*** Material for this task Section Begins ***

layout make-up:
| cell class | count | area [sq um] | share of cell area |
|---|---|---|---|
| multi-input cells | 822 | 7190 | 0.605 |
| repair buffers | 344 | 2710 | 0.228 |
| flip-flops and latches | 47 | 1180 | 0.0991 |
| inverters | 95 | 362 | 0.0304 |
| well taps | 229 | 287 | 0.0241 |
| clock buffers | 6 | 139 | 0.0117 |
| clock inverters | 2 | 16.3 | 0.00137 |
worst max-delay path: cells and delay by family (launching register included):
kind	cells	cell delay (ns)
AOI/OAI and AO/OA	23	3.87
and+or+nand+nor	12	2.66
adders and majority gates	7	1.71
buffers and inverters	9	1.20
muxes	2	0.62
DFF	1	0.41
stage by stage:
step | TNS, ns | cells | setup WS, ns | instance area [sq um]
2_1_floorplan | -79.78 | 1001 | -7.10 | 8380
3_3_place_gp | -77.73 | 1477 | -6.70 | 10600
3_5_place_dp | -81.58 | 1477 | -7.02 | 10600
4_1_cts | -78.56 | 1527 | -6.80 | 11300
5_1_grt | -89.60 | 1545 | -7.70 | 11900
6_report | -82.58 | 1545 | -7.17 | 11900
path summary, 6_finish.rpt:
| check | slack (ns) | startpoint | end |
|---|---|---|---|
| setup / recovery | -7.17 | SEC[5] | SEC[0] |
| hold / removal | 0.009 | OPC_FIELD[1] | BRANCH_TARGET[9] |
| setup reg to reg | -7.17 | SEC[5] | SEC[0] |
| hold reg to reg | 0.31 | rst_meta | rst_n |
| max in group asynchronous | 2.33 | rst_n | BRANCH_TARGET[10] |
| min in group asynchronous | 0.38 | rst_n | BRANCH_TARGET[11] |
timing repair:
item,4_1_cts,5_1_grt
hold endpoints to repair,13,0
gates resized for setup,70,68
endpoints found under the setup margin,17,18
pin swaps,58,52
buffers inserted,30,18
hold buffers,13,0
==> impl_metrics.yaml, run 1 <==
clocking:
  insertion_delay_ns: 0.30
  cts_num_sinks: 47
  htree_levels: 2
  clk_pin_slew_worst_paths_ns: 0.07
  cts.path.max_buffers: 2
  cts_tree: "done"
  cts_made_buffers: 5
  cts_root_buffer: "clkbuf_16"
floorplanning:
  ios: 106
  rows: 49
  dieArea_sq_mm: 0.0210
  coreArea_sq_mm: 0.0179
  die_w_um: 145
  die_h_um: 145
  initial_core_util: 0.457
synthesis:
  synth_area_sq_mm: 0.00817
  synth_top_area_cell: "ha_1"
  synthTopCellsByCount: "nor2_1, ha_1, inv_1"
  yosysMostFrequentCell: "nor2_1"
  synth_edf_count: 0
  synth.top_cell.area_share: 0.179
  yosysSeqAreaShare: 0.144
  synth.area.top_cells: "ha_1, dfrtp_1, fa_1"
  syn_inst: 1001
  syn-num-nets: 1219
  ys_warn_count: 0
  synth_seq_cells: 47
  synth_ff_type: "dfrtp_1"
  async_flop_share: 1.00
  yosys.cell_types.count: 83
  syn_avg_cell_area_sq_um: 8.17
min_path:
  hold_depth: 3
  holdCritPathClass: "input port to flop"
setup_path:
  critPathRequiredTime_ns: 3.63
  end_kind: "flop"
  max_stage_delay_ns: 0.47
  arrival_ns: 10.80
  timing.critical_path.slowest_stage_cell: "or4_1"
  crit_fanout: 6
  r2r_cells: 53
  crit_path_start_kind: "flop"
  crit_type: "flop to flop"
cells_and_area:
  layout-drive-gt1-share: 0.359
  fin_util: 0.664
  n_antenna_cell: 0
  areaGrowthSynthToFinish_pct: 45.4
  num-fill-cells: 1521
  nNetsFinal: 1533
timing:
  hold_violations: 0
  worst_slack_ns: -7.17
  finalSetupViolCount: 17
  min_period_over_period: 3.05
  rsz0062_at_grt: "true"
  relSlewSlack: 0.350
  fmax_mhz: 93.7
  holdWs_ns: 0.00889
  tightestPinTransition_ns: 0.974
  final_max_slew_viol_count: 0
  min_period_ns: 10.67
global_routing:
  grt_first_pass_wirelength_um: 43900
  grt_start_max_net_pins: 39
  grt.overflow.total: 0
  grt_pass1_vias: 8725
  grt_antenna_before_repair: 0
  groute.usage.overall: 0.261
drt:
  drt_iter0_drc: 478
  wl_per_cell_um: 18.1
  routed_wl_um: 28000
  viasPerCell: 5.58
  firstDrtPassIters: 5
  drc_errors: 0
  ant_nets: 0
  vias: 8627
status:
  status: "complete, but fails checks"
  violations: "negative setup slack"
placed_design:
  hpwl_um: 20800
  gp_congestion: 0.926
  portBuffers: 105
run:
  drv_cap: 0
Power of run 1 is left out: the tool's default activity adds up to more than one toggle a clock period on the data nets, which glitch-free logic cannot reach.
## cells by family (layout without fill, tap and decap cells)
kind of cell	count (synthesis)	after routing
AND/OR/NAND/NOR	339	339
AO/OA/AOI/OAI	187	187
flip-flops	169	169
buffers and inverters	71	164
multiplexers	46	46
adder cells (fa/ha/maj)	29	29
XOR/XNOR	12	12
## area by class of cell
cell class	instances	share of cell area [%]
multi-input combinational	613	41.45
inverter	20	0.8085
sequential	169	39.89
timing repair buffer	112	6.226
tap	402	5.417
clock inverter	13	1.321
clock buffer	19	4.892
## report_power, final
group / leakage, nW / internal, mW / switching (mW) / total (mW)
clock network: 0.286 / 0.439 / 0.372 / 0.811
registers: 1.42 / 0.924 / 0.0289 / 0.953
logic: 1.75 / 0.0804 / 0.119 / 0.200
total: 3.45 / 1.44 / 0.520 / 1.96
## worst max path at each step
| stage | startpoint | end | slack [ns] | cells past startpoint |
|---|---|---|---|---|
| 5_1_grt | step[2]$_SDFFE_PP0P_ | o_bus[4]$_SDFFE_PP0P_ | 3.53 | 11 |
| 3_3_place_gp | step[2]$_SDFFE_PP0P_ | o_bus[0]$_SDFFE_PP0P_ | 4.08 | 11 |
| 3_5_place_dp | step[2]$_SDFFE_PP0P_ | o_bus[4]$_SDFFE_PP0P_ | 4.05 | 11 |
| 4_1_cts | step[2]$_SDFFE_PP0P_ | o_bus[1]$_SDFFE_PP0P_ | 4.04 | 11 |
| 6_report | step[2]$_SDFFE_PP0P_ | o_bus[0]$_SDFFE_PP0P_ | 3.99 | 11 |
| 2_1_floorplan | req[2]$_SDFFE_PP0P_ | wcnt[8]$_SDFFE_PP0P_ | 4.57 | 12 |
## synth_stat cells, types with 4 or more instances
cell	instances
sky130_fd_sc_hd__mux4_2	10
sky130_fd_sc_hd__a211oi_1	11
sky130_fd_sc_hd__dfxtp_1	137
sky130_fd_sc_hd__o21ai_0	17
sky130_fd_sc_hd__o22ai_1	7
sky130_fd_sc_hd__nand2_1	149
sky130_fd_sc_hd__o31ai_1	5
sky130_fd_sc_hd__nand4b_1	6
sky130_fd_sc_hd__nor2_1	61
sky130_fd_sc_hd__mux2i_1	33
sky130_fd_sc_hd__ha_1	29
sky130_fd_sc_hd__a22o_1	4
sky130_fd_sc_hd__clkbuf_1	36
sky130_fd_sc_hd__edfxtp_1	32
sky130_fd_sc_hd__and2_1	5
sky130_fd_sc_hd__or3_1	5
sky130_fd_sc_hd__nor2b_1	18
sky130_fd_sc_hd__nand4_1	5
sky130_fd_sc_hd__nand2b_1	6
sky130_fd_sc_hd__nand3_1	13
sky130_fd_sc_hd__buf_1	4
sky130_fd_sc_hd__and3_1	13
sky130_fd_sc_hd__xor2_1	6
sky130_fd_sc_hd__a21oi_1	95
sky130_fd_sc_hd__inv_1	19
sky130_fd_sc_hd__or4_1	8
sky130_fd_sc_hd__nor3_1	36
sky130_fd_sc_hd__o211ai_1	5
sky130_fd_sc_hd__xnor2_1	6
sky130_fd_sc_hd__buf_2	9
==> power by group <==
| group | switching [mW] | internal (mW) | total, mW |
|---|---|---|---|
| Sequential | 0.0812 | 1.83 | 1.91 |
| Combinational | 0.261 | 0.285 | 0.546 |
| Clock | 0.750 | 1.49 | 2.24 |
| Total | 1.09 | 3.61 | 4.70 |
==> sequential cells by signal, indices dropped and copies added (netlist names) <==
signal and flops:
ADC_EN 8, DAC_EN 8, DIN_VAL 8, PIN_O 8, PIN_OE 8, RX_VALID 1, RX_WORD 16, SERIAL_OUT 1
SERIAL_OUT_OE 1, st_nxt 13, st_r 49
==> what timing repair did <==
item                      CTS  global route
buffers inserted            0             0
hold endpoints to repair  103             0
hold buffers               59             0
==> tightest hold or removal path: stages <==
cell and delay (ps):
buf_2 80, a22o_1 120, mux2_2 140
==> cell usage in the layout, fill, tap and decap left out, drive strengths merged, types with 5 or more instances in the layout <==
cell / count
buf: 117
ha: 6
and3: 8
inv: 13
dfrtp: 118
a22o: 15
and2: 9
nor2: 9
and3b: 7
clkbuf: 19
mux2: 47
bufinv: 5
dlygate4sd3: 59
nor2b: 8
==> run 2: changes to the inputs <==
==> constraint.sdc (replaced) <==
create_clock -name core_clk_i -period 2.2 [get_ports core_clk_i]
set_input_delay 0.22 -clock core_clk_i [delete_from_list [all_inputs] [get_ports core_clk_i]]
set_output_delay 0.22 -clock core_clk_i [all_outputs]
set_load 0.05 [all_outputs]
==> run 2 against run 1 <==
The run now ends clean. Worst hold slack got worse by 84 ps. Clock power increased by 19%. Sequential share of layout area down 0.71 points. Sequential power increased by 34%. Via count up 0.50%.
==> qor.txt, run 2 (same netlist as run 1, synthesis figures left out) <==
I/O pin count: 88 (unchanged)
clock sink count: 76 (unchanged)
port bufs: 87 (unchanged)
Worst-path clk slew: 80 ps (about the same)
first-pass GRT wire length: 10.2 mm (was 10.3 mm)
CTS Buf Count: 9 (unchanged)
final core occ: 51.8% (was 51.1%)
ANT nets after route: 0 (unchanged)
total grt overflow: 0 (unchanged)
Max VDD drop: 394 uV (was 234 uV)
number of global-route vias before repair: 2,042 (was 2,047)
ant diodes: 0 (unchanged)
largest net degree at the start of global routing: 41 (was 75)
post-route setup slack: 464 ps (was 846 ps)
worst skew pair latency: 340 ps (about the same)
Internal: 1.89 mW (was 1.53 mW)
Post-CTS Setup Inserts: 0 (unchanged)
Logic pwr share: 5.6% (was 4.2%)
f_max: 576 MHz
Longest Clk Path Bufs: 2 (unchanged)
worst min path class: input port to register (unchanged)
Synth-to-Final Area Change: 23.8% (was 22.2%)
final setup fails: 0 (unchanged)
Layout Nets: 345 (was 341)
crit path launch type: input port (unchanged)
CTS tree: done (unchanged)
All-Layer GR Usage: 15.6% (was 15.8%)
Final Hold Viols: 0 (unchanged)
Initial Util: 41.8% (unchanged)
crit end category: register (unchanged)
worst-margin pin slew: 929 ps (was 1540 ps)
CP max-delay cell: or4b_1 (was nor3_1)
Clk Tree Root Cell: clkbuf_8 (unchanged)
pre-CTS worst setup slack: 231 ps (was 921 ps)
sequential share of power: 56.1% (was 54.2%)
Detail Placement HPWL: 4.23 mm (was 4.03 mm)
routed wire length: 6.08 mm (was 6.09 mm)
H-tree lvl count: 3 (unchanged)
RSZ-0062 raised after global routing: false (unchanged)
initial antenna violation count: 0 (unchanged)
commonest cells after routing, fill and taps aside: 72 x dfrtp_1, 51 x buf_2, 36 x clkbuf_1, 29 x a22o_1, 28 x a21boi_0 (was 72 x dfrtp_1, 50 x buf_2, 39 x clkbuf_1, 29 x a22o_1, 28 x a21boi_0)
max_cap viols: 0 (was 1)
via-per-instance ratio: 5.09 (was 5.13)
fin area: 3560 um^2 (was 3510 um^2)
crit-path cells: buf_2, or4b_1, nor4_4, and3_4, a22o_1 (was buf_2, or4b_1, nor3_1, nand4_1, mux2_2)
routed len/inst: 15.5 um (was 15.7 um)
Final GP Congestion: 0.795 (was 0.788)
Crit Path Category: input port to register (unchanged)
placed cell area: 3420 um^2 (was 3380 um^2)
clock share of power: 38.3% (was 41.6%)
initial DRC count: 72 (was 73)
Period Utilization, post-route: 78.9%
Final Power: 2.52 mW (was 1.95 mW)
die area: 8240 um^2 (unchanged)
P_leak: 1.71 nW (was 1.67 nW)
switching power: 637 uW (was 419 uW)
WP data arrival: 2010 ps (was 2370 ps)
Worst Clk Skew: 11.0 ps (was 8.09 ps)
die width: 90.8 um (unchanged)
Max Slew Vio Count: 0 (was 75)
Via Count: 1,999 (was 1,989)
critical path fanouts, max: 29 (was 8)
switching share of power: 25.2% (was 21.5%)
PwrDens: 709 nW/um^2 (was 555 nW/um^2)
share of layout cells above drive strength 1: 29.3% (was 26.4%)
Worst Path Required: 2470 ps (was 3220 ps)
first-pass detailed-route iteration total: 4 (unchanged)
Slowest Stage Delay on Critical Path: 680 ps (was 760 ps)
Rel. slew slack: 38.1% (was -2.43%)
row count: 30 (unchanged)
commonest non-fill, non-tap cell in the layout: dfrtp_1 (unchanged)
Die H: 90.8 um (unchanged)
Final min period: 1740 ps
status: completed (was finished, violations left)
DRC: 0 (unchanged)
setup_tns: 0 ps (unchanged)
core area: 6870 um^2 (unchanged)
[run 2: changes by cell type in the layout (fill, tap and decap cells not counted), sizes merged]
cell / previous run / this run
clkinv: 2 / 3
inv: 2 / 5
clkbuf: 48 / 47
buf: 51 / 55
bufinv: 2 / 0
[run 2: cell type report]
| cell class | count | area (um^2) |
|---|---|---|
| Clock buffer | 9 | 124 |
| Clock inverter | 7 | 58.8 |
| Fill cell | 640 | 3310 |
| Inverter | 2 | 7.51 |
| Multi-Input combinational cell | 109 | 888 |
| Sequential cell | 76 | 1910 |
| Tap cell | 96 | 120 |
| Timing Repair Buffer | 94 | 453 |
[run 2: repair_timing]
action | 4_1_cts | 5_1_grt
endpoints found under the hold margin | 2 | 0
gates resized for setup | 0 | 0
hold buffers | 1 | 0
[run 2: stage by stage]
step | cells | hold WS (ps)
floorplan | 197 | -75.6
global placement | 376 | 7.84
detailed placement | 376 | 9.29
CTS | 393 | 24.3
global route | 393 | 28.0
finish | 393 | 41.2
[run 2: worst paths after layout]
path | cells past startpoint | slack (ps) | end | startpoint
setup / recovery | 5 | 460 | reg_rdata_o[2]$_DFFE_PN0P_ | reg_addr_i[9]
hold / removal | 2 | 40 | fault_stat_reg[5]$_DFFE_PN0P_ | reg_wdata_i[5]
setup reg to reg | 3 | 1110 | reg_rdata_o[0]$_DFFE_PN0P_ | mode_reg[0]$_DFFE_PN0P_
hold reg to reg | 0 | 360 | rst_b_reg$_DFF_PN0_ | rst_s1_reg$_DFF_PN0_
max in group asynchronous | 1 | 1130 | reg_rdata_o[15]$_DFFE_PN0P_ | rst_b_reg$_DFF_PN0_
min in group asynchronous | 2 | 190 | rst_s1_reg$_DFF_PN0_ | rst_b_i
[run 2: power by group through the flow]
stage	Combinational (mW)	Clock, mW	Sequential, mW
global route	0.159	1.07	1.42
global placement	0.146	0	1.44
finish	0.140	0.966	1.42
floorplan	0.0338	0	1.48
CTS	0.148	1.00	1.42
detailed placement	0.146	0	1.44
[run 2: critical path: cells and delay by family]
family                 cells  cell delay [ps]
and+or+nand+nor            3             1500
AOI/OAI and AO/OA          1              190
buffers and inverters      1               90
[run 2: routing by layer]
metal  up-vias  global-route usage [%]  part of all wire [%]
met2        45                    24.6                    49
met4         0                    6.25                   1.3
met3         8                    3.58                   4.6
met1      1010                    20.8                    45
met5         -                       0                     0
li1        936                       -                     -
--- src/logic/saead_pkg.sv ---
package saead_pkg;

   // ----------------------------------------------------------------
   // header codes (plain defaults)
   // ----------------------------------------------------------------
   localparam logic [31:0] OPC_CIPHER_ENC    = 32'h00000001;
   localparam logic [31:0] OPC_CIPHER_DEC    = 32'h00000002;
   localparam logic [31:0] OPC_AEAD_ENC      = 32'h00000003;
   localparam logic [31:0] OPC_AEAD_DEC      = 32'h00000004;
   localparam logic [31:0] SYM_OP_CIPHER     = 32'h00000001;
   localparam logic [31:0] SYM_OP_CHAIN      = 32'h00000002;
   localparam logic [31:0] FLAG_SESSION_MODE = 32'h00000001;

   // ----------------------------------------------------------------
   // completion status codes (plain defaults)
   // ----------------------------------------------------------------
   localparam logic [7:0] ST_OK      = 8'h00;
   localparam logic [7:0] ST_ERR     = 8'h01;
   localparam logic [7:0] ST_BADMSG  = 8'h02;
   localparam logic [7:0] ST_NOTSUPP = 8'h03;
   localparam logic [7:0] ST_INVSESS = 8'h04;

   // ----------------------------------------------------------------
   // iv limits and sizes
   // ----------------------------------------------------------------
   localparam logic [31:0] GCM_IV_SHORT  = 32'h0000000c;
   localparam logic [31:0] GCM_IV_J0     = 32'h00000010;
   localparam logic [31:0] CCM_NONCE_MIN = 32'h00000007;
   localparam logic [31:0] CCM_NONCE_MAX = 32'h0000000d;
   localparam logic [31:0] AEAD_IV_AREA  = 32'h00000010;
   localparam logic [31:0] SYM_FLF_BYTES = 32'h00000028;

   // ----------------------------------------------------------------
   // request kinds, source fields, write areas
   // ----------------------------------------------------------------
   localparam logic [1:0] KIND_CIPHER = 2'h0;
   localparam logic [1:0] KIND_CHAIN  = 2'h1;
   localparam logic [1:0] KIND_AEAD   = 2'h2;

   localparam logic [2:0] FIELD_KEY  = 3'h0;
   localparam logic [2:0] FIELD_AKEY = 3'h1;
   localparam logic [2:0] FIELD_IV   = 3'h2;
   localparam logic [2:0] FIELD_AAD  = 3'h3;
   localparam logic [2:0] FIELD_SRC  = 3'h4;

   localparam logic [1:0] AREA_DST  = 2'h0;
   localparam logic [1:0] AREA_HASH = 2'h1;
   localparam logic [1:0] AREA_IV   = 2'h2;

   // phase index meaning "no phase left"
   localparam logic [2:0] PH_NONE = 3'h6;

   typedef enum logic [3:0] {
      SAEAD_IDLE   = 4'h1,
      SAEAD_CHECK  = 4'h2,
      SAEAD_RUN    = 4'h4,
      SAEAD_STATUS = 4'h8
   } saead_state_t;

endpackage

*** Material for this task Section Ends ***

## [What is expected]
A verbatim transcription is needed of the lines above, starting at the line with "synth_seq_cells: 47" and ending at the line with "grt_antenna_before_repair: 0", both included, and of nothing else.

## [Task answer]
  synth_seq_cells: 47
  synth_ff_type: "dfrtp_1"
  async_flop_share: 1.00
  yosys.cell_types.count: 83
  syn_avg_cell_area_sq_um: 8.17
min_path:
  hold_depth: 3
  holdCritPathClass: "input port to flop"
setup_path:
  critPathRequiredTime_ns: 3.63
  end_kind: "flop"
  max_stage_delay_ns: 0.47
  arrival_ns: 10.80
  timing.critical_path.slowest_stage_cell: "or4_1"
  crit_fanout: 6
  r2r_cells: 53
  crit_path_start_kind: "flop"
  crit_type: "flop to flop"
cells_and_area:
  layout-drive-gt1-share: 0.359
  fin_util: 0.664
  n_antenna_cell: 0
  areaGrowthSynthToFinish_pct: 45.4
  num-fill-cells: 1521
  nNetsFinal: 1533
timing:
  hold_violations: 0
  worst_slack_ns: -7.17
  finalSetupViolCount: 17
  min_period_over_period: 3.05
  rsz0062_at_grt: "true"
  relSlewSlack: 0.350
  fmax_mhz: 93.7
  holdWs_ns: 0.00889
  tightestPinTransition_ns: 0.974
  final_max_slew_viol_count: 0
  min_period_ns: 10.67
global_routing:
  grt_first_pass_wirelength_um: 43900
  grt_start_max_net_pins: 39
  grt.overflow.total: 0
  grt_pass1_vias: 8725
  grt_antenna_before_repair: 0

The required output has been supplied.